◆ YOUR TASK
In the data below, locate each line with the word "nres" and list it.

(Source data)

==========

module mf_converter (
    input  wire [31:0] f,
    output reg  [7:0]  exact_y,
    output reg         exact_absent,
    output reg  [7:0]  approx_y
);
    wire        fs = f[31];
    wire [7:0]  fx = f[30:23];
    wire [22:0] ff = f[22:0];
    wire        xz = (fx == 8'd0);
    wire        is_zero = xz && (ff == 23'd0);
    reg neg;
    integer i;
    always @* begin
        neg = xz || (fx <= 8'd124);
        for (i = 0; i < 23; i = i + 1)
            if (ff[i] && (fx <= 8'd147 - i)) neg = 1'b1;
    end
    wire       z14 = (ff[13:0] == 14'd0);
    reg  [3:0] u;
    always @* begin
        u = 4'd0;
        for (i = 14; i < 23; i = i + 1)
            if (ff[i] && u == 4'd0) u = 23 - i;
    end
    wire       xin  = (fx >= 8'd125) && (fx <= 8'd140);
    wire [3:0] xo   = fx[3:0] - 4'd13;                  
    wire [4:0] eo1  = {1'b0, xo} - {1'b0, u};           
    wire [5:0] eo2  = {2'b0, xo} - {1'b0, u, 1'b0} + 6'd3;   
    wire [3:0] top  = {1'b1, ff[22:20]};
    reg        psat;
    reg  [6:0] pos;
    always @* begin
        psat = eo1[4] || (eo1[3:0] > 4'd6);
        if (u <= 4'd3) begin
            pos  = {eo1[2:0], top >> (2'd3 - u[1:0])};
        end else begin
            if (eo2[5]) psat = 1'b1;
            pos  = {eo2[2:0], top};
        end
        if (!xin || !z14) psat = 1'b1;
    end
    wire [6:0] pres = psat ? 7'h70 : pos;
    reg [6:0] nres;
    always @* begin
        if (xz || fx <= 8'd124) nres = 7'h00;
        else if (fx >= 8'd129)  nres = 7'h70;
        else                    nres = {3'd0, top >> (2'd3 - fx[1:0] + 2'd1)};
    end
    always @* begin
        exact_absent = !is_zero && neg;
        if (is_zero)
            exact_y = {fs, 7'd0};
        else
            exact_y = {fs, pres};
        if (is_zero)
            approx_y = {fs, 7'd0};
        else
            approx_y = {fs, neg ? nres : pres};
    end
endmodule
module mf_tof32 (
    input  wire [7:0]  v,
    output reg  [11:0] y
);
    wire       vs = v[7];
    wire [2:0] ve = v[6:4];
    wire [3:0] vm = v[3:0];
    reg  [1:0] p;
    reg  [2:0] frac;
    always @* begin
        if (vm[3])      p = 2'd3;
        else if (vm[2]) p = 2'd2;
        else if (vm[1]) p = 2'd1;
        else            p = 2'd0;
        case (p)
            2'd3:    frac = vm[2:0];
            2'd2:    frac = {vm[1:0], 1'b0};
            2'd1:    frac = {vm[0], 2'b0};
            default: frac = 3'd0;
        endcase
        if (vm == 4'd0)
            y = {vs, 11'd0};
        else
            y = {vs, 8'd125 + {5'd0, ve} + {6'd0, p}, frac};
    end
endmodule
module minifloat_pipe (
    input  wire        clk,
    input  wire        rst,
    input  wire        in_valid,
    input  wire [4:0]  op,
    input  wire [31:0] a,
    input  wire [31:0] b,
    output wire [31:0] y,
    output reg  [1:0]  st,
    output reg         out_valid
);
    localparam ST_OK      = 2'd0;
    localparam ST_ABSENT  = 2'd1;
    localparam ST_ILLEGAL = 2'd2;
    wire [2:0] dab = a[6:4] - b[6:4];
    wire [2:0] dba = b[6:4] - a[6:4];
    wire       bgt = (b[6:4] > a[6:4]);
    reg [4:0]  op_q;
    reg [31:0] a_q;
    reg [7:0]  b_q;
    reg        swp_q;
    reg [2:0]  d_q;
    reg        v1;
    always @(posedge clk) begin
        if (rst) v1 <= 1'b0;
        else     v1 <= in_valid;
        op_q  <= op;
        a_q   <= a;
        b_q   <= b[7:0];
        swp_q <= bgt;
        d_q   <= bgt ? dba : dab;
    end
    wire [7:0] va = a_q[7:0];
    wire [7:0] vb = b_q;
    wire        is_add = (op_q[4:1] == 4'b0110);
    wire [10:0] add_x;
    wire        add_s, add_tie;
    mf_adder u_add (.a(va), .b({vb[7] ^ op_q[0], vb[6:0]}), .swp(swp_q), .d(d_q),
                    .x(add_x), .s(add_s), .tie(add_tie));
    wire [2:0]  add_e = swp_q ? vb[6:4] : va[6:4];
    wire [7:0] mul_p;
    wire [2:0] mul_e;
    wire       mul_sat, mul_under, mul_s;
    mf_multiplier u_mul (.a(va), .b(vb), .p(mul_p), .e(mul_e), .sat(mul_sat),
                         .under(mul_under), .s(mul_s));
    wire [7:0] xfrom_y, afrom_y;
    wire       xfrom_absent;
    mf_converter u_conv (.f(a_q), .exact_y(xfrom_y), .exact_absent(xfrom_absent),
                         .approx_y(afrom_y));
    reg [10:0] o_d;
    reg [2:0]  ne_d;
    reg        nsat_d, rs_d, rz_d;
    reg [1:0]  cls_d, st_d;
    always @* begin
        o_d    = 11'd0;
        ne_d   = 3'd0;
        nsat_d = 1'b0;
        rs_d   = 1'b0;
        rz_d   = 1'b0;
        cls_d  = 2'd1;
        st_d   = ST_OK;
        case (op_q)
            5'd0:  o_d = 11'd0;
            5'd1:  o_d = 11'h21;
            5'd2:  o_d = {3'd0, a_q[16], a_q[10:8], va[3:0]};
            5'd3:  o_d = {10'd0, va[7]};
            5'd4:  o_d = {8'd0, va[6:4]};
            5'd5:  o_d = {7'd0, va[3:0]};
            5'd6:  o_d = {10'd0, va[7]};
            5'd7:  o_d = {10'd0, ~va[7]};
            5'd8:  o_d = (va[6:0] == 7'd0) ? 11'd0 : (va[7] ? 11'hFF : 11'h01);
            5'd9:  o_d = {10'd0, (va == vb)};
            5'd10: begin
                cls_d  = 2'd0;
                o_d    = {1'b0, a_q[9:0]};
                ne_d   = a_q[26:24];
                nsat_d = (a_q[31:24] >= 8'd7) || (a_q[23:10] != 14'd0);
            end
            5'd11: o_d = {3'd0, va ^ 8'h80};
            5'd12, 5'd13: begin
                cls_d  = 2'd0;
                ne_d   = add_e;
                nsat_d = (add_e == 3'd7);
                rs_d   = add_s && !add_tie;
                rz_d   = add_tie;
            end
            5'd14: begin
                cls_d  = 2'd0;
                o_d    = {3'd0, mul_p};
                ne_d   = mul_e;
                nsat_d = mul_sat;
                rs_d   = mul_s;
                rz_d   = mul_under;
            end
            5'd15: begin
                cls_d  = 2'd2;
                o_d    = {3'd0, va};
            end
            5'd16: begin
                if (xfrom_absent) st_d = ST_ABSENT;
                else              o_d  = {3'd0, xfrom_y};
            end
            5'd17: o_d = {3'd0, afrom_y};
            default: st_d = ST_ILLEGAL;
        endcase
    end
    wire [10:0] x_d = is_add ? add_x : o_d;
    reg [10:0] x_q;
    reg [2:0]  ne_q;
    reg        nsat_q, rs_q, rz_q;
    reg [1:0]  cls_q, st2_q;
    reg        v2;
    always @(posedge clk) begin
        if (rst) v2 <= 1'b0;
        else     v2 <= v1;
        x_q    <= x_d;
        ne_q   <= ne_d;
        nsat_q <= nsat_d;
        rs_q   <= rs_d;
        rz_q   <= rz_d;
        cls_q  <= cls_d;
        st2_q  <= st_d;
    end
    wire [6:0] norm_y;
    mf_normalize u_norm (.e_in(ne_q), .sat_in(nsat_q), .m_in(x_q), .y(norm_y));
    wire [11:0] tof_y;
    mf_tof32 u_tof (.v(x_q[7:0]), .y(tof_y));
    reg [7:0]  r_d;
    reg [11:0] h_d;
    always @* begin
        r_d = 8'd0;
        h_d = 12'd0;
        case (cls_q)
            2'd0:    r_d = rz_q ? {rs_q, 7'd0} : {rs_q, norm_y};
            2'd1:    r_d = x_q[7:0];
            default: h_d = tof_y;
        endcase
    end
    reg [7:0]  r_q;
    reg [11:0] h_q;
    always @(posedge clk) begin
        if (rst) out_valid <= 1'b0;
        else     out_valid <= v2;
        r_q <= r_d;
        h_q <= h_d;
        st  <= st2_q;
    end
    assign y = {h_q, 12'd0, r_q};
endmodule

==========

◆ RESULT
    reg [6:0] nres;
        if (xz || fx <= 8'd124) nres = 7'h00;
        else if (fx >= 8'd129)  nres = 7'h70;
        else                    nres = {3'd0, top >> (2'd3 - fx[1:0] + 2'd1)};
            approx_y = {fs, neg ? nres : pres};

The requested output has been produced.